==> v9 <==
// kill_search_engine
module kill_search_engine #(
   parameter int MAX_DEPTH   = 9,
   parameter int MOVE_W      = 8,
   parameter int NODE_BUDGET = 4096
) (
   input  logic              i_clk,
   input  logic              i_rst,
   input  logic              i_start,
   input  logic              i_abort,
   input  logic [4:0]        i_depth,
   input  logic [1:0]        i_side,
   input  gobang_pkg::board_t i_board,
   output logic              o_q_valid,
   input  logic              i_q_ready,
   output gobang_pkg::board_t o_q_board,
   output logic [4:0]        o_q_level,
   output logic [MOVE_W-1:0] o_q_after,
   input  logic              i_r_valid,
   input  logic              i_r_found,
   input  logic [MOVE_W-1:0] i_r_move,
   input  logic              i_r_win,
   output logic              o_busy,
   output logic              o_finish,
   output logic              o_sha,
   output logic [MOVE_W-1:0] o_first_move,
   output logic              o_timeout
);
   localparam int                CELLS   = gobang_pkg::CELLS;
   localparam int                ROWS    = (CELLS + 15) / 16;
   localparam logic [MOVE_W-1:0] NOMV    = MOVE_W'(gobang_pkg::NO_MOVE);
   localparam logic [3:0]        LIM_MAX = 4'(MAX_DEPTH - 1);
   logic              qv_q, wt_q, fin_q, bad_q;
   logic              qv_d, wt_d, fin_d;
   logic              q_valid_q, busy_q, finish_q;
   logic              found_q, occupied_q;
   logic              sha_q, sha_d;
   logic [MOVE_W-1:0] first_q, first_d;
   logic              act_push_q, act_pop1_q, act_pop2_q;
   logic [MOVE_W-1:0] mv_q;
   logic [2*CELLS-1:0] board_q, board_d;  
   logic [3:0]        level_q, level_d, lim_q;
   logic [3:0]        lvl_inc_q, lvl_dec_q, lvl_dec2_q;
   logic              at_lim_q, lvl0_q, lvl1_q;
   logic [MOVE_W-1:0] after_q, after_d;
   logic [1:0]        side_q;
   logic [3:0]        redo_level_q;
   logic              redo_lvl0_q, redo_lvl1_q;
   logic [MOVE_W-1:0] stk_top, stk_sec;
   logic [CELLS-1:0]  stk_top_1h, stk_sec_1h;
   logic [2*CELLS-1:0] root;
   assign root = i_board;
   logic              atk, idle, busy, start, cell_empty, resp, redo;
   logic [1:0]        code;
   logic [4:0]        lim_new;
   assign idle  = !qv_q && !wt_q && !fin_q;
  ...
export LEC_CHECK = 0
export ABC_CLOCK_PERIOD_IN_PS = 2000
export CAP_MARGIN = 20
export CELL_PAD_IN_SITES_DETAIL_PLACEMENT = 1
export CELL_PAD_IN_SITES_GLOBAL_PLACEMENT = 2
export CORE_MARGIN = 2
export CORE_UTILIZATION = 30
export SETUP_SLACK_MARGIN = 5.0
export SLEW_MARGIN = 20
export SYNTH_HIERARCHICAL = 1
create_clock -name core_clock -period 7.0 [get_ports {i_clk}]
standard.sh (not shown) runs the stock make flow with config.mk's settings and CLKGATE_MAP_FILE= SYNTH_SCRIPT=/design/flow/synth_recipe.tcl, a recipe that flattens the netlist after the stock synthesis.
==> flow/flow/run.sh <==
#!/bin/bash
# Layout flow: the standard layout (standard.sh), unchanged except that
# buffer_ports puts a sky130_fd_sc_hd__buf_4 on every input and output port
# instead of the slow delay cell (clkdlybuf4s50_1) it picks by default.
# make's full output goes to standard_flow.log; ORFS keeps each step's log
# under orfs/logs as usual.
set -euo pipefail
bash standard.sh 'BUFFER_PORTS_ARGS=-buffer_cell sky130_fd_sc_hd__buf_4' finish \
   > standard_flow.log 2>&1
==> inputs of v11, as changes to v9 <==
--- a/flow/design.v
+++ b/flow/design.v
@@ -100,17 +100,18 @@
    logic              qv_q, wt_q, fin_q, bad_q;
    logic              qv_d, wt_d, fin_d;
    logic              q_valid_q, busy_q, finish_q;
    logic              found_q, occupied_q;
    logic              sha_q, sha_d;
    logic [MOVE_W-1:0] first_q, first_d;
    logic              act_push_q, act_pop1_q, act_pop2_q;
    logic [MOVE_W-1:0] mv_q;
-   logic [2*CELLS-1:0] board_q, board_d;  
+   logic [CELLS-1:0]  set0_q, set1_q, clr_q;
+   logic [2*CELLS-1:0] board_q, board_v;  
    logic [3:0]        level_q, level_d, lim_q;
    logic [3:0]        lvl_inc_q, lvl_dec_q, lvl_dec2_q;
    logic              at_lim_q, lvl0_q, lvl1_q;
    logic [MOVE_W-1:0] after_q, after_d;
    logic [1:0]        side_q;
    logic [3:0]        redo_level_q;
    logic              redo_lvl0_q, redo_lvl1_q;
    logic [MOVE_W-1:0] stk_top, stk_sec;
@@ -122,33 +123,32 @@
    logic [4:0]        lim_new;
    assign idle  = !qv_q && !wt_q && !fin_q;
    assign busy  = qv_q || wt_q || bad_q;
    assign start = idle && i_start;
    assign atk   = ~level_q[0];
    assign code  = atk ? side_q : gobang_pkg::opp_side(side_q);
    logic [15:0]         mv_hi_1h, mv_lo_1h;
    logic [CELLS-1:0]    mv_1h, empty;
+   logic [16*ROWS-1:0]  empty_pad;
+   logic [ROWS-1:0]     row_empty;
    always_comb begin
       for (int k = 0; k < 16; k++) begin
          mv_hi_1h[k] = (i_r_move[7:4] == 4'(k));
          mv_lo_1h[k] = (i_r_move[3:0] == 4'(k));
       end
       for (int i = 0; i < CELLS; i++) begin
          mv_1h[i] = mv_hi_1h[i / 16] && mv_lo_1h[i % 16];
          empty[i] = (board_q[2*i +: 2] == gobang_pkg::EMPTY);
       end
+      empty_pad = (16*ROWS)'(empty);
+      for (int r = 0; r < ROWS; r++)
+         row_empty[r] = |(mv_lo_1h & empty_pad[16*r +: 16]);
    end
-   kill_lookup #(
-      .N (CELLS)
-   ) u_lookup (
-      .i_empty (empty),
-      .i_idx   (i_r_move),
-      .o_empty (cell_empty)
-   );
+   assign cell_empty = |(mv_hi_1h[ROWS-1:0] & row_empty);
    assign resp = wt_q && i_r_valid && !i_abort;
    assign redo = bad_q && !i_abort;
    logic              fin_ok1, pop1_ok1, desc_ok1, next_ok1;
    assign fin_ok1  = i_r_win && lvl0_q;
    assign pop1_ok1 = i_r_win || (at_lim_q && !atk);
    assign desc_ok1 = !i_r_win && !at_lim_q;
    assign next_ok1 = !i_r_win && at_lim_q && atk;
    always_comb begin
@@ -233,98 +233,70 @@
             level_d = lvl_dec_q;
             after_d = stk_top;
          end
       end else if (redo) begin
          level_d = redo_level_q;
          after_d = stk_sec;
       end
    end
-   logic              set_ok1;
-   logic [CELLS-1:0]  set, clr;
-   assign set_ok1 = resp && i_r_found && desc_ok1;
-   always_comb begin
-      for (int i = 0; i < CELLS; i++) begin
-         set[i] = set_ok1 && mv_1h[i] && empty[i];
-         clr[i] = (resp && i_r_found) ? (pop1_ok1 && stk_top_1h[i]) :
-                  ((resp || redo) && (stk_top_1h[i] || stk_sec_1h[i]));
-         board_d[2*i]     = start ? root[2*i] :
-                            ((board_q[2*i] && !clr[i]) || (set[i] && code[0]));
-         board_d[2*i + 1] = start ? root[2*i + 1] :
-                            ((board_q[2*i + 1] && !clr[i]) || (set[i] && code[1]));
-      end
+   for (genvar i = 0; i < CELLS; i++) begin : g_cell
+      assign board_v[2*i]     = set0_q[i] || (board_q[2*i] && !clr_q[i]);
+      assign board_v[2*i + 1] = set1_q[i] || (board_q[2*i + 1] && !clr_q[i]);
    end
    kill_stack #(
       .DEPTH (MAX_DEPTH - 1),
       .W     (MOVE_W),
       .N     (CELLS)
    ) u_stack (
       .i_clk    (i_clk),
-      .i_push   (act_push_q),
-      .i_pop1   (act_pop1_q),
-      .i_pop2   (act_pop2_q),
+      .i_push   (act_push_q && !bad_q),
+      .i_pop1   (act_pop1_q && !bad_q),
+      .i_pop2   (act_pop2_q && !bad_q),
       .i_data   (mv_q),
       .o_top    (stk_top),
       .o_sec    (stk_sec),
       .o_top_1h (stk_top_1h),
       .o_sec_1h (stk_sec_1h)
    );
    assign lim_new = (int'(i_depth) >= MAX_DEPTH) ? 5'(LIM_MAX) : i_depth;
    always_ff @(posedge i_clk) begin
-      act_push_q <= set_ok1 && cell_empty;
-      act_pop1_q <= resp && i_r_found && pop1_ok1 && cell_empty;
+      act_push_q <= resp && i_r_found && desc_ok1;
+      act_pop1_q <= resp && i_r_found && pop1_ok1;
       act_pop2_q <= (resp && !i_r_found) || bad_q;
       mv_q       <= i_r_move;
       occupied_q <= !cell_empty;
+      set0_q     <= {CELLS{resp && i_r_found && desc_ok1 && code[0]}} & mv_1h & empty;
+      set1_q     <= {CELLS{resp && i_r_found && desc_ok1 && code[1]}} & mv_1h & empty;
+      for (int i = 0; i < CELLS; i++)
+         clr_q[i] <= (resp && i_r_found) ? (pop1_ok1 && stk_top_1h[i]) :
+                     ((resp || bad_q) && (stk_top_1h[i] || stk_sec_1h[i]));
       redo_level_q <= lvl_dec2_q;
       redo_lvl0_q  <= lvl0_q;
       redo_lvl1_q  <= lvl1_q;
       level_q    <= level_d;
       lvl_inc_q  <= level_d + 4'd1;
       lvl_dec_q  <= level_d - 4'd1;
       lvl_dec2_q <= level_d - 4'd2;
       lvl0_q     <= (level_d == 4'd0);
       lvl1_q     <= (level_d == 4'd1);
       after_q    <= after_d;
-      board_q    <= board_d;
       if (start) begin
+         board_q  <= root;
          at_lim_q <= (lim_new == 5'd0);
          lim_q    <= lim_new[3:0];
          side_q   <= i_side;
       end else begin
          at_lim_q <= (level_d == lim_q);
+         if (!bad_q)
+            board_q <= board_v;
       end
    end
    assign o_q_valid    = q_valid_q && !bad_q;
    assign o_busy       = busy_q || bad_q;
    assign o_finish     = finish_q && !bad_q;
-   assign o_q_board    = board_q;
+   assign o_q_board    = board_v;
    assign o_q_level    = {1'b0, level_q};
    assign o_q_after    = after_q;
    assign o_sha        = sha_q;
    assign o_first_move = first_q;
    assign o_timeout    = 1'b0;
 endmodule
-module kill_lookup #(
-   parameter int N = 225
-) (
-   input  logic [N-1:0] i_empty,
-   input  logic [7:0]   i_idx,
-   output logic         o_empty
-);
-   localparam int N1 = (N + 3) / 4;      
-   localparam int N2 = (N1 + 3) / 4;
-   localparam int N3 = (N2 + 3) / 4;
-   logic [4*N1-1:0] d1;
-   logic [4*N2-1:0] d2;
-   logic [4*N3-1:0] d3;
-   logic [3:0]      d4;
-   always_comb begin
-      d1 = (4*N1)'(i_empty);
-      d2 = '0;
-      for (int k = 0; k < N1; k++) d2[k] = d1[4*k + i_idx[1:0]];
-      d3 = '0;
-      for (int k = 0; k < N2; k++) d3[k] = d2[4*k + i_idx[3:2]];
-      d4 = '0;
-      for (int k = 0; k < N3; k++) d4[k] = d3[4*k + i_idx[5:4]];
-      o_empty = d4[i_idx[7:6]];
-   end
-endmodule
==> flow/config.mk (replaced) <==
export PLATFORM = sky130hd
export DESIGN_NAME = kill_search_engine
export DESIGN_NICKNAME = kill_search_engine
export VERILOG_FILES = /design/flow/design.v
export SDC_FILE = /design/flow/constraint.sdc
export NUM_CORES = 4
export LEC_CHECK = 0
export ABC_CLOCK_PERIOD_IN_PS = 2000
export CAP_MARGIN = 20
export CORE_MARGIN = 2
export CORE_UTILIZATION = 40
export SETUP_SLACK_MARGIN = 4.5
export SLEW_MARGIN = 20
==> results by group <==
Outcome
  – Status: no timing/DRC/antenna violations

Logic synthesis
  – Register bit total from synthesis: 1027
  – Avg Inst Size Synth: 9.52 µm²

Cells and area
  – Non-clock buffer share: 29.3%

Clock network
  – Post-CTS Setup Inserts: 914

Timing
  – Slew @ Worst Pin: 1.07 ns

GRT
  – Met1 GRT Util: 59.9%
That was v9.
Context: an optimization exercise on an open-source flow, tuned for small area. The choices shown serve that exercise and are no tape-out recipe.
The RTL was checked by simulation tests, not by an equivalence proof against the original design.
Power figures rest on the tool's default switching activity, not on a simulated workload.

==> flow/design.v <==
`default_nettype none
package collect_pkg;
  typedef logic [7:0] sample_t;
  typedef enum logic [1:0] {
    SRC_NONE = 2'd0,   
    SRC_ADC  = 2'd1,
    SRC_UDP  = 2'd2,
    SRC_LINK = 2'd3
  } src_sel_e;
  typedef enum logic {
    PKT_IDLE = 1'b0,   
    PKT_SEND = 1'b1    
  } pkt_state_e;
  localparam int NUM_KEYS = 4;
  localparam int DEF_CNT_MAX = 999_999;
  localparam int DEF_FIFO_DEPTH = 64;
  localparam int DEF_PKT_LEN = 16;
  localparam int DEF_CREDITS = 8;
endpackage
`default_nettype wire
`default_nettype none
`timescale 1ns/100ps
module key_filter (
  input  logic sys_clk,
  input  logic sys_rst_n,
  input  logic key_in,     
  output logic key_flag    
);
  localparam logic [19:0] S_START = 20'hd7fd9;   
  localparam logic [19:0] S_END   = 20'h2aaaa;   
  logic [19:0] cnt;
  assign key_flag = (cnt == S_END);
  always_ff @(posedge sys_clk) begin
    if (key_in || !sys_rst_n) cnt <= S_START;
    else                      cnt <= {~cnt[18:0], ~(cnt[19] ^ cnt[16] ^ key_flag)};
  end
endmodule
`default_nettype wire
`default_nettype none
`timescale 1ns/100ps
module source_select (
  input  logic                          sys_clk,
  input  logic                          sys_rst_n,
  input  logic [collect_pkg::NUM_KEYS-1:0] key_flag,
  input  collect_pkg::sample_t          adc_data,
  input  logic                          adc_valid,
  input  collect_pkg::sample_t          udp_rx_data,
  input  logic                          udp_rx_valid,
  input  collect_pkg::sample_t          link_data,
  input  logic                          link_valid,
  output collect_pkg::sample_t          pick_data,    
  output logic                          pick_valid,
  output logic                          tx_en
);
  logic [3:0] mode;   
  always_ff @(posedge sys_clk) begin
    if (!sys_rst_n) mode <= '0;
    else            mode <= mode ^ key_flag;
  end
  assign tx_en = mode[0];
  assign pick_valid = mode[1] ? adc_valid : mode[2] ? udp_rx_valid : mode[3] & link_valid;
  assign pick_data  = mode[1] ? adc_data  : mode[2] ? udp_rx_data  : link_data;
endmodule
`default_nettype wire
`default_nettype none
`timescale 1ns/100ps
module sample_fifo (
  input  logic                 sys_clk,
  input  logic                 sys_rst_n,
  input  collect_pkg::sample_t pick_data,
  input  logic                 pick_valid,
  input  logic                 rd_en,       
  output collect_pkg::sample_t head_data,   
  output logic                 full,        
  output logic                 pkt_ready,   
  output logic                 overflow
);
  collect_pkg::sample_t mem [64];
  logic [6:0] top;     
  logic       pend;    
  logic       drop;    
  logic       full_next;
  logic       shift;
  assign full      = (top == 7'd63) && !pend;
  assign pkt_ready = !top[6] && ((top[5:4] != 2'd0) || (top[3:0] == 4'd15 && !pend));
  assign full_next = (top == 7'd63) && !rd_en;
  assign shift     = pick_valid && !full_next;
  always_ff @(posedge sys_clk) begin
    if (!sys_rst_n) begin
      top  <= '1;
      pend <= 1'b0;
      drop <= 1'b0;
    end else begin
      top  <= top + 7'(shift) - 7'(rd_en);
      pend <= shift;
      drop <= pick_valid && full_next;
    end
  end
  always_ff @(posedge sys_clk or negedge sys_rst_n) begin
    if (!sys_rst_n)  overflow <= 1'b0;
    else if (drop)   overflow <= 1'b1;   
  end
  always_ff @(posedge sys_clk) begin
    if (shift) begin
      mem[0] <= pick_data;
      for (int i = 1; i < 64; i++) mem[i] <= mem[i-1];
    end
  end
  logic [7:0]  lo_n, hi_n;   
  logic [63:0] sel;
  always_comb begin
    for (int j = 0; j < 8; j++) begin
      lo_n[j] = (top[2:0] != 3'(j));
      hi_n[j] = (top[5:3] != 3'(j));
    end
  end
  for (genvar i = 0; i < 64; i++) begin : g_sel
    gate_nor2 u_sel (.a(hi_n[i/8]), .b(lo_n[i%8]), .y(sel[i]));
  end
  for (genvar b = 0; b < 8; b++) begin : g_rd
    logic [21:0] p_n;   
    logic [5:0]  q;
    for (genvar k = 0; k < 21; k++) begin : g_p
      gate_aoi222 u_p (
        .a1(mem[3*k][b]),   .a2(sel[3*k]),
        .b1(mem[3*k+1][b]), .b2(sel[3*k+1]),
        .c1(mem[3*k+2][b]), .c2(sel[3*k+2]),
        .y (p_n[k]));
    end
    gate_nand2 u_p21 (.a(mem[63][b]), .b(sel[63]), .y(p_n[21]));
    for (genvar k = 0; k < 5; k++) begin : g_q
      gate_nand4 u_q (.a(p_n[4*k]), .b(p_n[4*k+1]), .c(p_n[4*k+2]), .d(p_n[4*k+3]), .y(q[k]));
    end
    gate_nand2 u_q5 (.a(p_n[20]), .b(p_n[21]), .y(q[5]));
    assign head_data[b] = |q;
  end
endmodule
`default_nettype wire
module gate_nor2 (input logic a, b, output logic y);
  assign y = !(a || b);
endmodule
module gate_nand2 (input logic a, b, output logic y);
  assign y = !(a && b);
endmodule
module gate_nand4 (input logic a, b, c, d, output logic y);
  assign y = !(a && b && c && d);
endmodule
module gate_aoi222 (input logic a1, a2, b1, b2, c1, c2, output logic y);
  assign y = !((a1 && a2) || (b1 && b2) || (c1 && c2));
endmodule
`default_nettype wire
`default_nettype none
`timescale 1ns/100ps
module pkt_sender (
  input  logic                 sys_clk,
  input  logic                 sys_rst_n,
  input  logic                 tx_en,
  input  logic                 pkt_ready,   
  input  collect_pkg::sample_t head_data,
  output logic                 rd_en,
  input  logic                 tx_credit,   
  output collect_pkg::sample_t tx_data,
  output logic                 tx_valid,
  output logic                 tx_sop,
  output logic                 tx_eop
);
  logic       sending;
  logic [3:0] byte_cnt;   
  logic [3:0] used;       
  logic       send;
  assign send  = sending && !used[3];
  assign rd_en = send;
  always_ff @(posedge sys_clk) begin
    if (!sys_rst_n) begin
      sending  <= 1'b0;
      byte_cnt <= '0;
      used     <= '0;
    end else begin
      if (!sending) begin
        if (tx_en && pkt_ready) sending <= 1'b1;
      end else if (send && byte_cnt == 4'd15) begin
        sending <= 1'b0;
      end
      if (send) byte_cnt <= byte_cnt + 1'b1;
      used <= used + 4'(send) - 4'(tx_credit);
    end
  end
  always_ff @(posedge sys_clk or negedge sys_rst_n) begin
    if (!sys_rst_n) tx_valid <= 1'b0;
    else            tx_valid <= send;
  end
  always_ff @(posedge sys_clk) begin
    tx_data <= head_data;
  end
  assign tx_sop = tx_valid && byte_cnt == 4'd1;
  assign tx_eop = tx_valid && byte_cnt == 4'd0;
endmodule
`default_nettype wire
`default_nettype none
`timescale 1ns/100ps
module collect_top (
  input  logic                             sys_clk,
  input  logic                             sys_rst_n,
  input  logic [collect_pkg::NUM_KEYS-1:0] keys,          
  input  collect_pkg::sample_t             adc_data,
  input  logic                             adc_valid,
  input  collect_pkg::sample_t             udp_rx_data,
  input  logic                             udp_rx_valid,
  input  collect_pkg::sample_t             link_data,
  input  logic                             link_valid,
  input  logic                             tx_credit,
  output collect_pkg::sample_t             tx_data,
  output logic                             tx_valid,
  output logic                             tx_sop,
  output logic                             tx_eop,
  output logic                             overflow
);
  logic [collect_pkg::NUM_KEYS-1:0] key_flag;
  collect_pkg::sample_t             pick_data;
  logic                             pick_valid;
  logic                             tx_en;
  collect_pkg::sample_t             head_data;
  logic                             full;
  logic                             pkt_ready;
  logic                             rd_en;
  for (genvar i = 0; i < collect_pkg::NUM_KEYS; i++) begin : g_key
    key_filter key_filter_inst (
      .sys_clk  (sys_clk),
      .sys_rst_n(sys_rst_n),
      .key_in   (keys[i]),
      .key_flag (key_flag[i])
    );
  end
  source_select source_select_inst (
    .sys_clk     (sys_clk),
    .sys_rst_n   (sys_rst_n),
    .key_flag    (key_flag),
    .adc_data    (adc_data),
    .adc_valid   (adc_valid),
    .udp_rx_data (udp_rx_data),
    .udp_rx_valid(udp_rx_valid),
    .link_data   (link_data),
    .link_valid  (link_valid),
    .pick_data   (pick_data),
    .pick_valid  (pick_valid),
    .tx_en       (tx_en)
  );
  sample_fifo sample_fifo_inst (
    .sys_clk   (sys_clk),
    .sys_rst_n (sys_rst_n),
    .pick_data (pick_data),
    .pick_valid(pick_valid),
    .rd_en     (rd_en),
    .head_data (head_data),
    .full      (full),
    .pkt_ready (pkt_ready),
    .overflow  (overflow)
  );
  pkt_sender pkt_sender_inst (
    .sys_clk  (sys_clk),
    .sys_rst_n(sys_rst_n),
    .tx_en    (tx_en),
    .pkt_ready(pkt_ready),
    .head_data(head_data),
    .rd_en    (rd_en),
    .tx_credit(tx_credit),
    .tx_data  (tx_data),
    .tx_valid (tx_valid),
    .tx_sop   (tx_sop),
    .tx_eop   (tx_eop)
  );
endmodule
`default_nettype wire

────

- _Description of the task_: Look above for the line with "clr[i] = (resp" and the line with "clr_q[i] <= (resp"; transcribe both and all lines in between, exactly, and nothing else.

- _Result_:
-         clr[i] = (resp && i_r_found) ? (pop1_ok1 && stk_top_1h[i]) :
-                  ((resp || redo) && (stk_top_1h[i] || stk_sec_1h[i]));
-         board_d[2*i]     = start ? root[2*i] :
-                            ((board_q[2*i] && !clr[i]) || (set[i] && code[0]));
-         board_d[2*i + 1] = start ? root[2*i + 1] :
-                            ((board_q[2*i + 1] && !clr[i]) || (set[i] && code[1]));
-      end
+   for (genvar i = 0; i < CELLS; i++) begin : g_cell
+      assign board_v[2*i]     = set0_q[i] || (board_q[2*i] && !clr_q[i]);
+      assign board_v[2*i + 1] = set1_q[i] || (board_q[2*i + 1] && !clr_q[i]);
    end
    kill_stack #(
       .DEPTH (MAX_DEPTH - 1),
       .W     (MOVE_W),
       .N     (CELLS)
    ) u_stack (
       .i_clk    (i_clk),
-      .i_push   (act_push_q),
-      .i_pop1   (act_pop1_q),
-      .i_pop2   (act_pop2_q),
+      .i_push   (act_push_q && !bad_q),
+      .i_pop1   (act_pop1_q && !bad_q),
+      .i_pop2   (act_pop2_q && !bad_q),
       .i_data   (mv_q),
       .o_top    (stk_top),
       .o_sec    (stk_sec),
       .o_top_1h (stk_top_1h),
       .o_sec_1h (stk_sec_1h)
    );
    assign lim_new = (int'(i_depth) >= MAX_DEPTH) ? 5'(LIM_MAX) : i_depth;
    always_ff @(posedge i_clk) begin
-      act_push_q <= set_ok1 && cell_empty;
-      act_pop1_q <= resp && i_r_found && pop1_ok1 && cell_empty;
+      act_push_q <= resp && i_r_found && desc_ok1;
+      act_pop1_q <= resp && i_r_found && pop1_ok1;
       act_pop2_q <= (resp && !i_r_found) || bad_q;
       mv_q       <= i_r_move;
       occupied_q <= !cell_empty;
+      set0_q     <= {CELLS{resp && i_r_found && desc_ok1 && code[0]}} & mv_1h & empty;
+      set1_q     <= {CELLS{resp && i_r_found && desc_ok1 && code[1]}} & mv_1h & empty;
+      for (int i = 0; i < CELLS; i++)
+         clr_q[i] <= (resp && i_r_found) ? (pop1_ok1 && stk_top_1h[i]) :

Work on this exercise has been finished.